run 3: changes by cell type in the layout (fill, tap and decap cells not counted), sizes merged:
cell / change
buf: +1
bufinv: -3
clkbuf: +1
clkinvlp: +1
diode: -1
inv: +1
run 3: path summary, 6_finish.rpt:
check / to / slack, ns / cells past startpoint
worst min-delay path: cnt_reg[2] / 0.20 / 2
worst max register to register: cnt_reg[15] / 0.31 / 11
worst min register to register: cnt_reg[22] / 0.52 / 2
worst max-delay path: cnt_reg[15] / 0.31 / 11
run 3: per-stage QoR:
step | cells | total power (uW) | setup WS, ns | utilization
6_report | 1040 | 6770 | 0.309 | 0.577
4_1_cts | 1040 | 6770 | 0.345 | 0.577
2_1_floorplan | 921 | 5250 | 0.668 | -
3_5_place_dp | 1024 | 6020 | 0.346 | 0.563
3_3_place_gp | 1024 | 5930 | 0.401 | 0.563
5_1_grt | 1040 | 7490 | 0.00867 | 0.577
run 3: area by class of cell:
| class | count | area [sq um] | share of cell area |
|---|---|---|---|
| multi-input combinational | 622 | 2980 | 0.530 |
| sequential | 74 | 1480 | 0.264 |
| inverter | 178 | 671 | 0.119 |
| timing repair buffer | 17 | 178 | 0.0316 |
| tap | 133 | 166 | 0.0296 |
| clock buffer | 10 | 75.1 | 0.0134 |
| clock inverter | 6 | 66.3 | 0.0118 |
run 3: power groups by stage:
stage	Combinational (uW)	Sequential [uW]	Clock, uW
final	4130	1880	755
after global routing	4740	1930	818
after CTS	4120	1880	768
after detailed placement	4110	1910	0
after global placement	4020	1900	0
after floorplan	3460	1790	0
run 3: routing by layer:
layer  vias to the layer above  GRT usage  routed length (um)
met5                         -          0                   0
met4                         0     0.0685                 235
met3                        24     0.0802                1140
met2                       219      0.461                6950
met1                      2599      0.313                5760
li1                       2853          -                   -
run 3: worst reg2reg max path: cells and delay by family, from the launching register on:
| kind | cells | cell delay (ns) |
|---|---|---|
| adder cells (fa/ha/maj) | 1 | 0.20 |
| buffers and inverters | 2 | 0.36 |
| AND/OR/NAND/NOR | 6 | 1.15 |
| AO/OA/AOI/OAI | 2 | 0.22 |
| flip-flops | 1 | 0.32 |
## src/rtl/cam_capture_param.sv

```systemverilog
// DVP camera capture: pairs sensor bytes into RGB565 (or YUYV->grey) pixels, crops, writes frame buffer.
// Latency: one pclk from the second byte of a pair to the registered write (we/addr/dout).
// Backpressure: none; the frame-buffer write port must accept one write per we cycle.
//
// Ports:
//   pclk, rst          - sensor pixel clock, asynchronous active-high reset
//   vsync, href, d     - DVP sensor inputs (vsync high = blanking, href high = bytes valid)
//   mode               - 0: RGB565 pass-through, 1: YUYV luma to grey RGB565
//   addr, dout, we     - frame-buffer write port
//   frame_done         - one-cycle pulse after a complete frame is stored
//   frame_cnt          - stored frame count (wraps)
//   line_err           - sticky short-line flag, cleared at the next start of frame
module cam_capture_param #(
    parameter int H_ACTIVE    = 320,
    parameter int V_ACTIVE    = 240,
    parameter int ADDR_W      = 17,
    parameter int SKIP_FRAMES = 2,
    parameter int BYTE_SWAP   = 0
) (
    input  logic              pclk,
    input  logic              rst,
    input  logic              vsync,
    input  logic              href,
    input  logic [7:0]        d,
    input  logic              mode,
    output logic [ADDR_W-1:0] addr,
    output logic [15:0]       dout,
    output logic              we,
    output logic              frame_done,
    output logic [7:0]        frame_cnt,
    output logic              line_err
);

    localparam int COL_W  = $clog2(H_ACTIVE + 1);
    localparam int ROW_W  = $clog2(V_ACTIVE + 1);
    localparam int SKIP_W = (SKIP_FRAMES > 0) ? $clog2(SKIP_FRAMES + 1) : 1;

    localparam logic [COL_W-1:0]  H_MAX    = COL_W'(H_ACTIVE);
    localparam logic [ROW_W-1:0]  V_MAX    = ROW_W'(V_ACTIVE);
    localparam logic [ADDR_W-1:0] H_STEP   = ADDR_W'(H_ACTIVE);
    localparam logic [SKIP_W-1:0] SKIP_MAX = SKIP_W'(SKIP_FRAMES);

    typedef enum logic [1:0] {
        WAIT_SOF = 2'd0,
        SKIP     = 2'd1,
        CAPTURE  = 2'd2
    } state_t;

    state_t            state_q, state_d;
    logic [SKIP_W-1:0] skip_q, skip_d;
    logic              vsync_q, href_q;
    logic              phase_q, phase_d;
    logic [7:0]        b0_q, b0_d;
    logic [COL_W-1:0]  col_q, col_d;
    logic [ROW_W-1:0]  row_q, row_d;
    logic [ADDR_W-1:0] base_q, base_d;
    logic [ADDR_W-1:0] addr_q, addr_d;
    logic [15:0]       dout_q, dout_d;
    logic              we_q, we_d;
    logic              done_q, done_d;
    logic [7:0]        fcnt_q, fcnt_d;
    logic              lerr_q, lerr_d;

    logic              sof, vrise, hfall, pix_evt, cap;
    logic [COL_W-1:0]  col_v;
    logic [ROW_W-1:0]  row_v;
    logic [ADDR_W-1:0] base_v;
    logic [15:0]       pair, grey;

    assign sof     = vsync_q & ~vsync;
    assign vrise   = ~vsync_q & vsync;
    assign hfall   = href_q & ~href;
    assign pix_evt = href & phase_q;

    // In YUYV the first byte of every pair is luma; replicate it into all three channels.
    assign pair = (BYTE_SWAP != 0) ? {d, b0_q} : {b0_q, d};
    assign grey = {b0_q[7:3], b0_q[7:2], b0_q[7:3]};

    always_comb begin
        state_d = state_q;
        skip_d  = skip_q;
        phase_d = href ? ~phase_q : 1'b0;
        b0_d    = (href && !phase_q) ? d : b0_q;
        addr_d  = addr_q;
        dout_d  = dout_q;
        we_d    = 1'b0;
        done_d  = 1'b0;
        fcnt_d  = fcnt_q;
        lerr_d  = lerr_q;
        cap     = (state_q == CAPTURE);
        col_v   = col_q;
        row_v   = row_q;
        base_v  = base_q;

        // Frame sequencing. The *_v copies carry the start-of-frame clear so that a
        // pixel landing on the same edge sees cleared counters.
        case (state_q)
            WAIT_SOF: begin
                if (sof) begin
                    if (skip_q < SKIP_MAX) begin
                        state_d = SKIP;
                    end else begin
                        state_d = CAPTURE;
                        cap     = 1'b1;
                    end
                    col_v  = '0;
                    row_v  = '0;
                    base_v = '0;
                    addr_d = '0;
                    lerr_d = 1'b0;
                end
            end
            SKIP: begin
                if (vrise) begin
                    skip_d  = skip_q + SKIP_W'(1);
                    state_d = WAIT_SOF;
                end
            end
            CAPTURE: begin
                if (vrise) begin
                    state_d = WAIT_SOF;
                    if (row_q == V_MAX) begin
                        done_d = 1'b1;
                        fcnt_d = fcnt_q + 8'd1;
                    end
                end
            end
            default: state_d = WAIT_SOF;
        endcase

        col_d  = col_v;
        row_d  = row_v;
        base_d = base_v;

        if (pix_evt) begin
            if (cap && (row_v < V_MAX) && (col_v < H_MAX)) begin
                we_d   = 1'b1;
                addr_d = base_v + ADDR_W'(col_v);
                dout_d = mode ? grey : pair;
            end
            // Saturate so pixels past the crop window keep being dropped.
            if (col_v < H_MAX) begin
                col_d = col_v + COL_W'(1);
            end
        end

        if (hfall) begin
            if ((state_q == CAPTURE) && (row_v < V_MAX) && (col_v != '0)) begin
                if (col_v < H_MAX) begin
                    lerr_d = 1'b1;
                end
                row_d  = row_v + ROW_W'(1);
                base_d = base_v + H_STEP;
            end
            col_d = '0;
        end
    end

    always_ff @(posedge pclk or posedge rst) begin
        if (rst) begin
            state_q <= WAIT_SOF;
            skip_q  <= '0;
            vsync_q <= 1'b0;
            href_q  <= 1'b0;
            phase_q <= 1'b0;
            b0_q    <= '0;
            col_q   <= '0;
            row_q   <= '0;
            base_q  <= '0;
            addr_q  <= '0;
            dout_q  <= '0;
            we_q    <= 1'b0;
            done_q  <= 1'b0;
            fcnt_q  <= '0;
            lerr_q  <= 1'b0;
        end else begin
            state_q <= state_d;
            skip_q  <= skip_d;
            vsync_q <= vsync;
            href_q  <= href;
            phase_q <= phase_d;
            b0_q    <= b0_d;
            col_q   <= col_d;
            row_q   <= row_d;
            base_q  <= base_d;
            addr_q  <= addr_d;
            dout_q  <= dout_d;
            we_q    <= we_d;
            done_q  <= done_d;
            fcnt_q  <= fcnt_d;
            lerr_q  <= lerr_d;
        end
    end

    assign addr       = addr_q;
    assign dout       = dout_q;
    assign we         = we_q;
    assign frame_done = done_q;
    assign frame_cnt  = fcnt_q;
    assign line_err   = lerr_q;

endmodule

```
File: src/rtl/print_arbiter.sv
// Two-requester print-word arbiter: round-robin into a 4-deep FIFO, then drains
// the buffered words as write bursts on a shared bus.
module print_arbiter #(
  parameter logic [31:0] baseAddr = 32'h50000000
) (
  input  logic        clk_i,
  input  logic        rst_i,
  input  logic        req0_valid_i,
  input  logic [31:0] req0_data_i,
  output logic        req0_ready_o,
  input  logic        req1_valid_i,
  input  logic [31:0] req1_data_i,
  output logic        req1_ready_o,
  output logic        bus_request_o,
  input  logic        bus_grant_i,
  output logic [31:0] bus_addrData_o,
  output logic [3:0]  bus_byteEnables_o,
  output logic [7:0]  bus_burstSize_o,
  output logic        bus_readNWrite_o,
  output logic        bus_beginTransaction_o,
  output logic        bus_endTransaction_o,
  output logic        bus_dataValid_o,
  input  logic        bus_busy_i,
  input  logic        bus_error_i,
  output logic [2:0]  fifoCount_o
);
  localparam int fifoDepth = 4;

  typedef enum logic [2:0] {S_IDLE, S_REQ, S_BEGIN, S_DATA, S_END} state_t;

  state_t      r_state;
  logic [31:0] r_mem [fifoDepth];
  logic [1:0]  r_wr_ptr, r_rd_ptr;
  logic [2:0]  r_count, r_burst_len, r_beat;
  logic        r_last;
  logic        r_request, r_begin, r_end, r_dv;
  logic [31:0] r_addr_data;
  logic [3:0]  r_byte_en;
  logic [7:0]  r_burst_size;

  logic        w_can_push, w_pick1, w_push, w_pop, w_last_beat;
  logic [31:0] w_push_data, w_head, w_head_next;

  // r_last = 1 means requester 1 was accepted most recently, so requester 0 wins a tie
  assign w_can_push   = !rst_i && (r_count < 3'(fifoDepth));
  assign w_pick1      = req1_valid_i && (!req0_valid_i || !r_last);
  assign req0_ready_o = w_can_push && req0_valid_i && !w_pick1;
  assign req1_ready_o = w_can_push && w_pick1;
  assign w_push       = req0_ready_o || req1_ready_o;
  assign w_push_data  = w_pick1 ? req1_data_i : req0_data_i;
  assign w_pop        = (r_state == S_DATA) && !bus_busy_i && !bus_error_i;
  assign w_last_beat  = (r_beat == r_burst_len - 3'd1);
  assign w_head       = r_mem[r_rd_ptr];
  assign w_head_next  = r_mem[r_rd_ptr + 2'd1];

  always_ff @(posedge clk_i) begin
    if (w_push) r_mem[r_wr_ptr] <= w_push_data;
  end

  always_ff @(posedge clk_i) begin
    if (rst_i) begin
      r_wr_ptr <= '0;
      r_rd_ptr <= '0;
      r_count  <= '0;
      r_last   <= 1'b1;
    end else begin
      if (w_push) begin
        r_wr_ptr <= r_wr_ptr + 2'd1;
        r_last   <= w_pick1;
      end
      if (w_pop) r_rd_ptr <= r_rd_ptr + 2'd1;
      case ({w_push, w_pop})
        2'b10:   r_count <= r_count + 3'd1;
        2'b01:   r_count <= r_count - 3'd1;
        default: r_count <= r_count;
      endcase
    end
  end

  // Bus outputs are registered and default to zero so the bus can be OR-combined.
  always_ff @(posedge clk_i) begin
    if (rst_i) begin
      r_state      <= S_IDLE;
      r_burst_len  <= '0;
      r_beat       <= '0;
      r_request    <= 1'b0;
      r_begin      <= 1'b0;
      r_end        <= 1'b0;
      r_dv         <= 1'b0;
      r_addr_data  <= '0;
      r_byte_en    <= '0;
      r_burst_size <= '0;
    end else begin
      r_request    <= 1'b0;
      r_begin      <= 1'b0;
      r_end        <= 1'b0;
      r_dv         <= 1'b0;
      r_addr_data  <= '0;
      r_byte_en    <= '0;
      r_burst_size <= '0;
      case (r_state)
        S_IDLE: begin
          // An incoming push already counts, giving push-to-begin in two cycles
          if (r_count != 3'd0 || w_push) begin
            r_state   <= S_REQ;
            r_request <= 1'b1;
          end
        end
        S_REQ: begin
          if (bus_grant_i) begin
            r_state      <= S_BEGIN;
            r_burst_len  <= r_count;
            r_begin      <= 1'b1;
            r_addr_data  <= baseAddr;
            r_byte_en    <= 4'hF;
            r_burst_size <= {5'd0, r_count - 3'd1};
          end else begin
            r_request <= 1'b1;
          end
        end
        S_BEGIN: begin
          if (bus_error_i) begin
            r_state <= S_END;
            r_end   <= 1'b1;
          end else begin
            r_state     <= S_DATA;
            r_beat      <= '0;
            r_dv        <= 1'b1;
            r_addr_data <= w_head;
            r_byte_en   <= 4'hF;
          end
        end
        S_DATA: begin
          if (bus_error_i || (!bus_busy_i && w_last_beat)) begin
            r_state <= S_END;
            r_end   <= 1'b1;
          end else begin
            r_dv        <= 1'b1;
            r_byte_en   <= 4'hF;
            r_addr_data <= bus_busy_i ? w_head : w_head_next;
            if (!bus_busy_i) r_beat <= r_beat + 3'd1;
          end
        end
        default: r_state <= S_IDLE;
      endcase
    end
  end

  assign bus_request_o          = r_request;
  assign bus_beginTransaction_o = r_begin;
  assign bus_endTransaction_o   = r_end;
  assign bus_dataValid_o        = r_dv;
  assign bus_addrData_o         = r_addr_data;
  assign bus_byteEnables_o      = r_byte_en;
  assign bus_burstSize_o        = r_burst_size;
  assign bus_readNWrite_o       = 1'b0;
  assign fifoCount_o            = r_count;
endmodule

○ ○ ○ ○ ○

Exercise brief:
Look above for the line holding "(fa/ha/maj) | 1 | 0.20 |", then set down exactly that line and every line after it up to and including the line holding "AO/OA/AOI/OAI | 2 | 0.22 |", with nothing else.

Exercise answer:
| adder cells (fa/ha/maj) | 1 | 0.20 |
| buffers and inverters | 2 | 0.36 |
| AND/OR/NAND/NOR | 6 | 1.15 |
| AO/OA/AOI/OAI | 2 | 0.22 |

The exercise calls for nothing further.